Friday, 19 February 2010

Treacle scones

Aaannd, back to baking...

Following on from Saturday's breadfest, on Sunday I just felt like scones. Not a common feeling, but it was definitely scones I was wanting to make. So I turned to my new favourite cookbook for a recipe - it's called the Glasgow Cookery Book and it's gloriously no-nonsense. I like books with no pictures; just recipes. I love to read my penguin paperbacks of Rick Stein and Jane Grigson in bed - I like to imagine the recipes, rather than to look at impossibly perfect creations that I'll never quite create (though I do have some lovely books with pictures I'm fond of too).

The GCB takes the no-pictures approach to its limits, with virtually no descriptions either. It's all kind of: "mix ingredients, bake for 20 minutes" brief and to the point. A welcome change from some recipes which adjectivise every ingredient and interject with metaphors about the mixture and so on. It covers absolutely heaps from basics to some quite complex stuff. There's some quaintly old-fashioned stuff in there but some really interesting recipes too. And the baking section is top-notch.

So, I tried their treacle scones. Intriguing, I thought, I've never tried a treacle scone before. But treacle tastes a bit like sunshine or hugs I think. It's undeniably warm.

And they were lovely - soft, big crumb, nicely lightly spiced, warmly treacly and perfect with some raspberry jam.

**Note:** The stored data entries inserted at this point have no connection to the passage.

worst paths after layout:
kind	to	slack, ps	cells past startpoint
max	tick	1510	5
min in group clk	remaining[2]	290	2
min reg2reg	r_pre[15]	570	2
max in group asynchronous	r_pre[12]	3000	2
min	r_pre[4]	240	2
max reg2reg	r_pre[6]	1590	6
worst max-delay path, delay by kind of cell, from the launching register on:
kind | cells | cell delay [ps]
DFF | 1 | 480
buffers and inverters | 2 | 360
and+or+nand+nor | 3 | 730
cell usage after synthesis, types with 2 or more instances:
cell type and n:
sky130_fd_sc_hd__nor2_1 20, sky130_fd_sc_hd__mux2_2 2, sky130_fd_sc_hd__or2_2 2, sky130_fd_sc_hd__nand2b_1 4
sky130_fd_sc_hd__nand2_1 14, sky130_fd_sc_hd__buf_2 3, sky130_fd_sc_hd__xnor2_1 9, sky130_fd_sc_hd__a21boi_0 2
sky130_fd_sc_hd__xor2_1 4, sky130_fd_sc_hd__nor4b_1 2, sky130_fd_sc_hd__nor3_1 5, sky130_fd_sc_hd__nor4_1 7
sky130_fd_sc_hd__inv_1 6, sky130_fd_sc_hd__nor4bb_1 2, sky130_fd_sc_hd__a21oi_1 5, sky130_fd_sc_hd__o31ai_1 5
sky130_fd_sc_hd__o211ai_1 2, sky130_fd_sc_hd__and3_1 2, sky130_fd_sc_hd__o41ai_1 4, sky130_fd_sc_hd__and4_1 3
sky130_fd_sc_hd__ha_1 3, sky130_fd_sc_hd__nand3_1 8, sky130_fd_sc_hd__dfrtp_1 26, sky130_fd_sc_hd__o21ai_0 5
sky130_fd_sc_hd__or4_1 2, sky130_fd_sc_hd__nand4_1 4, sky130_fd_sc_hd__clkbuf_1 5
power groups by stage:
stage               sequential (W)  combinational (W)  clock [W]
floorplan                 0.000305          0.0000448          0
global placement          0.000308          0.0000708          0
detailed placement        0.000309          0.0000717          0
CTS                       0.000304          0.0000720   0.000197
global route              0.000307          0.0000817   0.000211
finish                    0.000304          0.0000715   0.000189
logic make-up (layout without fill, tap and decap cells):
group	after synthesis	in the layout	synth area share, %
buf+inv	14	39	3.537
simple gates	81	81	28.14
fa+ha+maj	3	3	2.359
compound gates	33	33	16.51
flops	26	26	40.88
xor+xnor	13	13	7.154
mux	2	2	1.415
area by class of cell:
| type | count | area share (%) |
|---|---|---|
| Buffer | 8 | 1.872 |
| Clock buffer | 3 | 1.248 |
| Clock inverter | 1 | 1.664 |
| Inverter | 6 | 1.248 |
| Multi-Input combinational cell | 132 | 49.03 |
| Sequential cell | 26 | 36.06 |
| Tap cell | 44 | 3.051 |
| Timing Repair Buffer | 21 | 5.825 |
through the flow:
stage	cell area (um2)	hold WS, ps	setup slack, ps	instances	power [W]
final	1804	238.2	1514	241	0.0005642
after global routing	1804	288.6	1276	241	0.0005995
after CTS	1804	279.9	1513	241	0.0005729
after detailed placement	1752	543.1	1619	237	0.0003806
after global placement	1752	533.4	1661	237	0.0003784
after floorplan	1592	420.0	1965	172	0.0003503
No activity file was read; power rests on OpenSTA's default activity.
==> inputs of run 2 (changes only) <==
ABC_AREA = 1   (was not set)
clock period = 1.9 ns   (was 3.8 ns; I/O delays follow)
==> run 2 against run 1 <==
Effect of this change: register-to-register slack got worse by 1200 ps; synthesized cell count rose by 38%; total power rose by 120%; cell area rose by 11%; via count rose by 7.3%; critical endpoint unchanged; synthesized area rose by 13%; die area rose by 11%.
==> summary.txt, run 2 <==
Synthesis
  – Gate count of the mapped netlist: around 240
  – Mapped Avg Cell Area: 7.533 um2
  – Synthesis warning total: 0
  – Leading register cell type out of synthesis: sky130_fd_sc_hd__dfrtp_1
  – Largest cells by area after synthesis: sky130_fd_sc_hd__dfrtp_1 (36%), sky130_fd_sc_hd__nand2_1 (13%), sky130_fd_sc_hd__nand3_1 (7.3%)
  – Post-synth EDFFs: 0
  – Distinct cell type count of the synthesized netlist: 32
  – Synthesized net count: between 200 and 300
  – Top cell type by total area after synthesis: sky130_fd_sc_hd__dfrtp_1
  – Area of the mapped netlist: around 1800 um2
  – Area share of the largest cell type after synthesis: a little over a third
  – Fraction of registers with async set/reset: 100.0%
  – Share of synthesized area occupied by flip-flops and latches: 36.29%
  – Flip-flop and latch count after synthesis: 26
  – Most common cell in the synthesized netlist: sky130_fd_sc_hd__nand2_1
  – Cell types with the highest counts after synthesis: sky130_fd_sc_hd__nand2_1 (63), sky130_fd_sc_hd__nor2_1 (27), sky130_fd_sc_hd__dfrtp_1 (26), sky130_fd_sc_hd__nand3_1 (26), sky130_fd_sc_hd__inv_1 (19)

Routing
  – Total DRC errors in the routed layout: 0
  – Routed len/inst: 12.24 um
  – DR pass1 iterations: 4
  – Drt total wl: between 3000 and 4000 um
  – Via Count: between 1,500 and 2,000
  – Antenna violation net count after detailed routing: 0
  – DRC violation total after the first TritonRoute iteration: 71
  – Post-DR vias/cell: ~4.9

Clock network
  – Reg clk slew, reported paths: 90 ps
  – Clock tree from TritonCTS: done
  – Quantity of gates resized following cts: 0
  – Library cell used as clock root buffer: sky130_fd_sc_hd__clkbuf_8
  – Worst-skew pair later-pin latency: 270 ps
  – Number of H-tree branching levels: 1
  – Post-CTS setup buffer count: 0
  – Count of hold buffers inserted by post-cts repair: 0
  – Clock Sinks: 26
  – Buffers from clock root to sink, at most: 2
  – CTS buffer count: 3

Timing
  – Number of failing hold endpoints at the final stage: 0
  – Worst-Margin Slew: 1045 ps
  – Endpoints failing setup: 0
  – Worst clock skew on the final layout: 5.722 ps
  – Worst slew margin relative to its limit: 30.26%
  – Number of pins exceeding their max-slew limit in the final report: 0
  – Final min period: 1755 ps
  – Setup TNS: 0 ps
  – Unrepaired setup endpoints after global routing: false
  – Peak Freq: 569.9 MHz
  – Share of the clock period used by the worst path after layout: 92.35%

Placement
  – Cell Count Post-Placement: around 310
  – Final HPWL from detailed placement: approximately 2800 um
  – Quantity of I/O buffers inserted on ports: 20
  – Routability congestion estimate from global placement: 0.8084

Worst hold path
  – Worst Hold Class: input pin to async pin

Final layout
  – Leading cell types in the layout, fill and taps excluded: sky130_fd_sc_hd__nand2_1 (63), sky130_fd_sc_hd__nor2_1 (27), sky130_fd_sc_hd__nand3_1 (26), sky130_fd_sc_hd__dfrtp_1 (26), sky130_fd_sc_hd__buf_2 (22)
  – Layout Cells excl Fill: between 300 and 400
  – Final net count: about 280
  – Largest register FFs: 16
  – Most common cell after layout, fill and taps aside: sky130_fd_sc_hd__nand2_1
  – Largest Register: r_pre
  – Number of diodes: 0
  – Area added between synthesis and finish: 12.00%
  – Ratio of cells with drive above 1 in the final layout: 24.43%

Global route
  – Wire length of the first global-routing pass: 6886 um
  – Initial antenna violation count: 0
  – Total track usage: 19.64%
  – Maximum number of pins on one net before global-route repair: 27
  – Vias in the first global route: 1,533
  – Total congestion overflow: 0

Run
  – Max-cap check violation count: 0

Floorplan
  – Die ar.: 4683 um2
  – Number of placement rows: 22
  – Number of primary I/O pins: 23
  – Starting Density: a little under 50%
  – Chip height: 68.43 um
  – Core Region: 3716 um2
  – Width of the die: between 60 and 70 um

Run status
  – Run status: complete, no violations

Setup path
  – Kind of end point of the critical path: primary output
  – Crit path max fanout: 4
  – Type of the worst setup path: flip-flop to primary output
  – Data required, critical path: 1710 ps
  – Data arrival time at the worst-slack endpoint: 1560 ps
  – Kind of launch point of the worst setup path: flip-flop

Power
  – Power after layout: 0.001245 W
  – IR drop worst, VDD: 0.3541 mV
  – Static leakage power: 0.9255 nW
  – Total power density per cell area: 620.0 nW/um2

RECIPE (for a small batch - just 4-8)
100 g self raising flour (or 100g plain flour plus 1/2 tsp bicarb and 1 tsp cream of tartar)
1 tsp mixed spice
12.5g butter
1/2 tbsp treacle
milk, to mix

Mix dry ingredients. Rub in butter until it looks like fine breadcrumbs. Mix in treacle and milk until a smooth pliable dough is formed. Roll out (I did mine only about 1cm think, though it advised 2cm I think) and cut.

Place on a greased and floured tray and bake for about 10-12 minutes at 200C until browned on top.


1 comment:

  1. Ooh, these sound good. Would lke to have a look at that cook book sometime.